STM32WBA antenna matching

dryet · ‎2023-08-01

Hello,

I am working on a new design using the STM32WBA52CGU6. Is it possible for me to use the MLPF-WB55-01E3 to match the antenna impedance? Or what is the output impedance of this MCU?

Thank you in advance.

dryet · ‎2023-09-06

UPDATE:

For anyone interested I got an answer from ST.

My MCU (STM32WBA52) has the output matched to 50 ohms. So there is only one matching network needed to get the antenna from it's off value to 50 ohms and then it can be directly fed to the RF pin.

STM32WB MCUs are NOT matched to 50 ohms so they need the MLPF chips to be correctly matched for your 50 trace.

View solution in original post

dryet · ‎2023-09-06

UPDATE:

For anyone interested I got an answer from ST.

My MCU (STM32WBA52) has the output matched to 50 ohms. So there is only one matching network needed to get the antenna from it's off value to 50 ohms and then it can be directly fed to the RF pin.

STM32WB MCUs are NOT matched to 50 ohms so they need the MLPF chips to be correctly matched for your 50 trace.

hatone · ‎2024-04-07

STM32WBA52 RF output not matched to 50 ohms, so they need one matching network to be correctly matched for your 50 trace. What is the output impedance of STM32WBA52 RF output? No reference materials found

dryet · ‎2024-08-28

I have also not found any reference material but I got this answer from support:

Let me clarify this matter and you will immediately understand what impedance you should get to adjust the antenna.

This is because the WBA52 has a matched output of 50 OHM. Further in the RF path is an RF filter, which is mainly used for selectivity purpose and suppression of harmonic frequencies. It is an LP filter, but it can also be a BP filter. If you are going to use a chip, i.e. an integrated component, it is usually designed to 50 OHM on both ports, but even so, I recommend checking and possibly correcting the impedance using discrete components. The second option is a discrete filter that you build from L and C Low-ESR and High-Q components. Basically, a 5-order LP filter should be enough.

The antenna is usually not exactly set to 50 OHM (it is also impacted by surrounding objects), so you will probably need to insert a matching circuit just before the antenna port. For Bluetooth, a fairly narrow (in terms of bandwidth) matching network should be sufficient, so a PI or T structure, but often only 2 components are sufficient.

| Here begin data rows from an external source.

--- config.mk ---
export PLATFORM = sky130hd
export DESIGN_NAME = qseq_engine
export DESIGN_NICKNAME = d
export VERILOG_FILES = /design/src/rtl/qseq_pkg.sv /design/src/rtl/qseq_fsm.sv /design/src/rtl/qseq_shift.sv /design/src/rtl/qseq_engine.sv
export SDC_FILE = /design/constraint.sdc
export NUM_CORES = 1
export LEC_CHECK = 0
export BUFFER_PORTS_ARGS = -buffer_cell sky130_fd_sc_hd__clkbuf_2
export CAP_MARGIN = 0
export CORE_UTILIZATION = 40
export DETAILED_ROUTE_END_ITERATION = 10
export GPL_TIMING_DRIVEN = 0
export PLACE_DENSITY = 0.6
export SLEW_MARGIN = 20
export SYNTH_ARGS = -nofsm -noshare
export SYNTH_HDL_FRONTEND = slang
export SYNTH_SLANG_ARGS = --single-unit
--- constraint.sdc ---
create_clock -name clk -period 2.9 [get_ports clk]
set_input_delay 0.29 -clock clk [delete_from_list [all_inputs] [get_ports clk]]
set_output_delay 0.29 -clock clk [all_outputs]
set_load 0.005 [all_outputs]
--- src/rtl/qseq_pkg.sv ---
package qseq_pkg;
    localparam int BYTE_W        = 8;
    localparam int LANE_N        = 4;
    localparam int ADR_MAX_BYTES = 4;
    localparam int ADR_W         = BYTE_W * ADR_MAX_BYTES;

    typedef logic [2:0] lane_cnt_t;   // 1, 2 or 4 active lines

    typedef enum logic [3:0] {
        PH_IDLE, PH_LEAD, PH_OPC, PH_ADR, PH_DUM,
        PH_TXF, PH_TXD, PH_RXD, PH_TAIL, PH_GAP
    } phase_e;

    typedef enum logic [1:0] {
        ADR_NONE  = 2'd0,
        ADR_THREE = 2'd1,
        ADR_FOUR  = 2'd2,
        ADR_SPARE = 2'd3
    } adr_mode_e;

    typedef struct packed {
        lane_cnt_t opc;
        lane_cnt_t adr;
        lane_cnt_t dat;
    } lane_plan_t;

    function automatic lane_plan_t plan_for(input logic [2:0] code);
        lane_plan_t p;
        p = '{opc: 3'd1, adr: 3'd1, dat: 3'd1};
        case (code)
            3'd2: p.dat = 3'd2;
            3'd3: p.dat = 3'd4;
            3'd4: begin p.adr = 3'd2; p.dat = 3'd2; end
            3'd5: begin p.adr = 3'd4; p.dat = 3'd4; end
            3'd6: p = '{opc: 3'd2, adr: 3'd2, dat: 3'd2};
            3'd7: p = '{opc: 3'd4, adr: 3'd4, dat: 3'd4};
            default: ;
        endcase
        return p;
    endfunction

    function automatic logic [LANE_N-1:0] lane_mask(input lane_cnt_t n);
        case (n)
            3'd2:    return 4'b0011;
            3'd4:    return 4'b1111;
            default: return 4'b0001;
        endcase
    endfunction

    // index of the last serial clock cycle within one byte
    function automatic logic [2:0] slot_last(input lane_cnt_t n);
        case (n)
            3'd2:    return 3'd3;
            3'd4:    return 3'd1;
            default: return 3'd7;
        endcase
    endfunction

    function automatic logic [2:0] adr_len(input adr_mode_e m);
        case (m)
            ADR_THREE: return 3'd3;
            ADR_FOUR:  return 3'd4;
            default:   return 3'd0;
        endcase
    endfunction

    function automatic logic is_clocked(input phase_e p);
        return (p == PH_OPC) || (p == PH_ADR) || (p == PH_DUM) ||
               (p == PH_TXD) || (p == PH_RXD);
    endfunction

    function automatic logic is_drive(input phase_e p);
        return (p == PH_OPC) || (p == PH_ADR) || (p == PH_TXD);
    endfunction
endpackage

--- src/rtl/qseq_fsm.sv ---
module qseq_fsm
    import qseq_pkg::*;
#(
    parameter int CNT_W = 16,
    parameter int DUM_W = 8
) (
    input  logic                clk,
    input  logic                rst,
    input  logic                tick,
    input  logic                start,
    input  logic [2:0]          fmt,
    input  logic [1:0]          addr_mode,
    input  logic [ADR_W-1:0]    addr,
    input  logic [BYTE_W-1:0]   opcode,
    input  logic [DUM_W-1:0]    dummy_cycles,
    input  logic [CNT_W-1:0]    tx_count,
    input  logic [CNT_W-1:0]    rx_count,
    input  logic                tx_valid,
    input  logic [BYTE_W-1:0]   tx_data,
    output logic                tx_ready,
    output logic                busy,
    output logic                cs_n,
    output logic                sck,
    output logic                tx_done,
    output logic                rx_done,
    output phase_e              phase,
    output lane_cnt_t           lanes,
    output logic                drive,
    output logic                load_en,
    output logic [BYTE_W-1:0]   load_val,
    output logic                shift_en,
    output logic                cap_en,
    output logic                cap_last
);
    phase_e             st, nxt;
    logic               sck_q, cs_q, tx_done_q, rx_done_q;
    logic [2:0]         fmt_q;
    adr_mode_e          amode_q;
    logic [ADR_W-1:0]   adr_sh;
    logic [BYTE_W-1:0]  op_q;
    logic [DUM_W-1:0]   dum_q, slot_q;
    logic [CNT_W-1:0]   txc_q, rxc_q;
    logic [2:0]         adr_left, alen;
    lane_plan_t         plan;
    logic               rise, fall, byte_end, more_out, adr_load;

    assign plan     = plan_for(fmt_q);
    assign alen     = adr_len(amode_q);
    assign rise     = tick && is_clocked(st) && !sck_q;
    assign fall     = tick && is_clocked(st) && sck_q;
    assign byte_end = fall && (slot_q == '0);

    always_comb begin
        case (st)
            PH_OPC:         lanes = plan.opc;
            PH_ADR:         lanes = plan.adr;
            PH_TXD, PH_RXD: lanes = plan.dat;
            default:        lanes = 3'd1;
        endcase
    end

    // phase that follows a finished command / address / dummy / data phase
    always_comb begin
        nxt = PH_TAIL;
        if (st == PH_OPC && alen != 3'd0)
            nxt = PH_ADR;
        else if ((st == PH_OPC || st == PH_ADR) && dum_q != '0)
            nxt = PH_DUM;
        else if (st != PH_TXD && st != PH_RXD && txc_q != '0)
            nxt = PH_TXF;
        else if (st != PH_RXD && rxc_q != '0)
            nxt = PH_RXD;
    end

    assign more_out = (st == PH_OPC && alen != 3'd0) ||
                      (st == PH_ADR && adr_left > 3'd1) ||
                      (st != PH_TXD && txc_q != '0) ||
                      (st == PH_TXD && txc_q > CNT_W'(1));
    assign adr_load = byte_end && ((st == PH_OPC && nxt == PH_ADR) ||
                                   (st == PH_ADR && adr_left > 3'd1));

    always_comb begin
        load_en  = 1'b0;
        load_val = '0;
        if (st == PH_LEAD && tick) begin
            load_en  = 1'b1;
            load_val = op_q;
        end else if (st == PH_TXF && tx_valid) begin
            load_en  = 1'b1;
            load_val = tx_data;
        end else if (adr_load) begin
            load_en  = 1'b1;
            load_val = adr_sh[ADR_W-1 -: BYTE_W];
        end
    end

    assign shift_en = fall && (slot_q != '0);
    assign cap_en   = rise && (st == PH_RXD);
    assign cap_last = cap_en && (slot_q == '0);
    assign tx_ready = (st == PH_TXF);
    assign busy     = (st != PH_IDLE);
    assign cs_n     = cs_q;
    assign sck      = sck_q;
    assign tx_done  = tx_done_q;
    assign rx_done  = rx_done_q;
    assign phase    = st;
    assign drive    = is_drive(st);

    always_ff @(posedge clk) begin
        tx_done_q <= 1'b0;
        rx_done_q <= 1'b0;
        if (rst) begin
            st       <= PH_IDLE;
            sck_q    <= 1'b0;
            cs_q     <= 1'b1;
            fmt_q    <= '0;
            amode_q  <= ADR_NONE;
            adr_sh   <= '0;
            op_q     <= '0;
            dum_q    <= '0;
            slot_q   <= '0;
            txc_q    <= '0;
            rxc_q    <= '0;
            adr_left <= '0;
        end else begin
            if (cap_last && rxc_q == CNT_W'(1))
                rx_done_q <= 1'b1;
            if (adr_load)
                adr_sh <= adr_sh << BYTE_W;
            case (st)
                PH_IDLE: if (start) begin
                    fmt_q   <= fmt;
                    amode_q <= adr_mode_e'(addr_mode);
                    adr_sh  <= (adr_mode_e'(addr_mode) == ADR_THREE) ?
                               {addr[ADR_W-BYTE_W-1:0], {BYTE_W{1'b0}}} : addr;
                    op_q    <= opcode;
                    dum_q   <= dummy_cycles;
                    txc_q   <= tx_count;
                    rxc_q   <= rx_count;
                    cs_q    <= 1'b0;
                    st      <= PH_LEAD;
                end
                PH_LEAD: if (tick) begin
                    st     <= PH_OPC;
                    slot_q <= DUM_W'(slot_last(plan.opc));
                end
                PH_TXF: if (tx_valid) begin
                    st     <= PH_TXD;
                    slot_q <= DUM_W'(slot_last(plan.dat));
                end
                PH_TAIL: if (tick) begin
                    cs_q <= 1'b1;
                    st   <= PH_GAP;
                end
                PH_GAP: if (tick) st <= PH_IDLE;
                default: if (tick) begin
                    sck_q <= ~sck_q;
                    if (sck_q) begin
                        if (slot_q != '0) begin
                            slot_q <= slot_q - 1'b1;
                        end else begin
                            if (is_drive(st) && !more_out)
                                tx_done_q <= 1'b1;
                            if (st == PH_ADR && adr_left > 3'd1) begin
                                adr_left <= adr_left - 3'd1;
                                slot_q   <= DUM_W'(slot_last(plan.adr));
                            end else if (st == PH_TXD && txc_q > CNT_W'(1)) begin
                                txc_q <= txc_q - 1'b1;
                                st    <= PH_TXF;
                            end else if (st == PH_RXD && rxc_q > CNT_W'(1)) begin
                                rxc_q  <= rxc_q - 1'b1;
                                slot_q <= DUM_W'(slot_last(plan.dat));
                            end else begin
                                if (st == PH_TXD) txc_q <= '0;
                                if (st == PH_RXD) rxc_q <= '0;
                                st <= nxt;
                                case (nxt)
                                    PH_ADR: begin
                                        adr_left <= alen;
                                        slot_q   <= DUM_W'(slot_last(plan.adr));
                                    end
                                    PH_DUM: slot_q <= dum_q - 1'b1;
                                    PH_RXD: slot_q <= DUM_W'(slot_last(plan.dat));
                                    default: ;
                                endcase
                            end
                        end
                    end
                end
            endcase
        end
    end
endmodule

If you use a discrete filter instead of an RF ceramic filter (suppressing harmonics) and at the same time this filter is close to the matching circuit of the antenna, they can be combined into one RF filter, where you will have an impedance of 50 OHM at the input and the complex conjugated value of the antenna at the output. For long RF line I do not recommend this approach.

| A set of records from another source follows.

File: src/rtl/scan_tap_pkg.sv
package scan_tap_pkg;

  localparam int IR_W = 3;

  typedef enum logic [3:0] {
    S_TLR, S_RTI,
    S_SEL_DR, S_CAP_DR, S_SHF_DR, S_EX1_DR, S_PAU_DR, S_EX2_DR, S_UPD_DR,
    S_SEL_IR, S_CAP_IR, S_SHF_IR, S_EX1_IR, S_PAU_IR, S_EX2_IR, S_UPD_IR
  } tap_state_t;

  typedef enum logic [1:0] {DR_BYP, DR_ID, DR_BSR} dr_sel_t;

  localparam logic [IR_W-1:0] OP_EXTEST  = 3'b000;
  localparam logic [IR_W-1:0] OP_IDCODE  = 3'b001;
  localparam logic [IR_W-1:0] OP_SAMPLEZ = 3'b010;
  localparam logic [IR_W-1:0] OP_SAMPLE  = 3'b100;
  localparam logic [IR_W-1:0] OP_BYPASS  = 3'b111;

  function automatic tap_state_t tap_next(input tap_state_t s, input logic m);
    case (s)
      S_TLR:    return m ? S_TLR    : S_RTI;
      S_RTI:    return m ? S_SEL_DR : S_RTI;
      S_SEL_DR: return m ? S_SEL_IR : S_CAP_DR;
      S_CAP_DR: return m ? S_EX1_DR : S_SHF_DR;
      S_SHF_DR: return m ? S_EX1_DR : S_SHF_DR;
      S_EX1_DR: return m ? S_UPD_DR : S_PAU_DR;
      S_PAU_DR: return m ? S_EX2_DR : S_PAU_DR;
      S_EX2_DR: return m ? S_UPD_DR : S_SHF_DR;
      S_UPD_DR: return m ? S_SEL_DR : S_RTI;
      S_SEL_IR: return m ? S_TLR    : S_CAP_IR;
      S_CAP_IR: return m ? S_EX1_IR : S_SHF_IR;
      S_SHF_IR: return m ? S_EX1_IR : S_SHF_IR;
      S_EX1_IR: return m ? S_UPD_IR : S_PAU_IR;
      S_PAU_IR: return m ? S_EX2_IR : S_PAU_IR;
      S_EX2_IR: return m ? S_UPD_IR : S_SHF_IR;
      S_UPD_IR: return m ? S_SEL_DR : S_RTI;
      default:  return S_TLR;
    endcase
  endfunction

  function automatic dr_sel_t op_select(input logic [IR_W-1:0] op);
    case (op)
      OP_EXTEST, OP_SAMPLEZ, OP_SAMPLE: return DR_BSR;
      OP_IDCODE:                        return DR_ID;
      default:                          return DR_BYP;
    endcase
  endfunction

  function automatic logic op_floats(input logic [IR_W-1:0] op);
    return (op == OP_EXTEST) || (op == OP_SAMPLEZ);
  endfunction

  function automatic logic [31:0] id_word(input logic [3:0] rev, input logic [4:0] depth,
                                          input logic [4:0] width, input logic [10:0] vendor);
    return {rev, depth, width, 6'b000000, vendor, 1'b1};
  endfunction

endpackage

The MLPF filter is intended for the WB series (not the WBA) for the reason that the WB output is not exactly in 50 OHM and therefore the MLPF filter input is not in 50 OHM either. This filter contains part of the matching network, which is needed to adapt the RF output of the WB transmitter. The second part of the matching network is the section of the RF line between the MCU and the MLPF. This clearly shows that this filter is not completely suitable for WBA. Although I believe it could be quite easily adjusted to 50 OHM at the input and could be used as well. The fact is that then you will lose the price advantage and you will not save space either.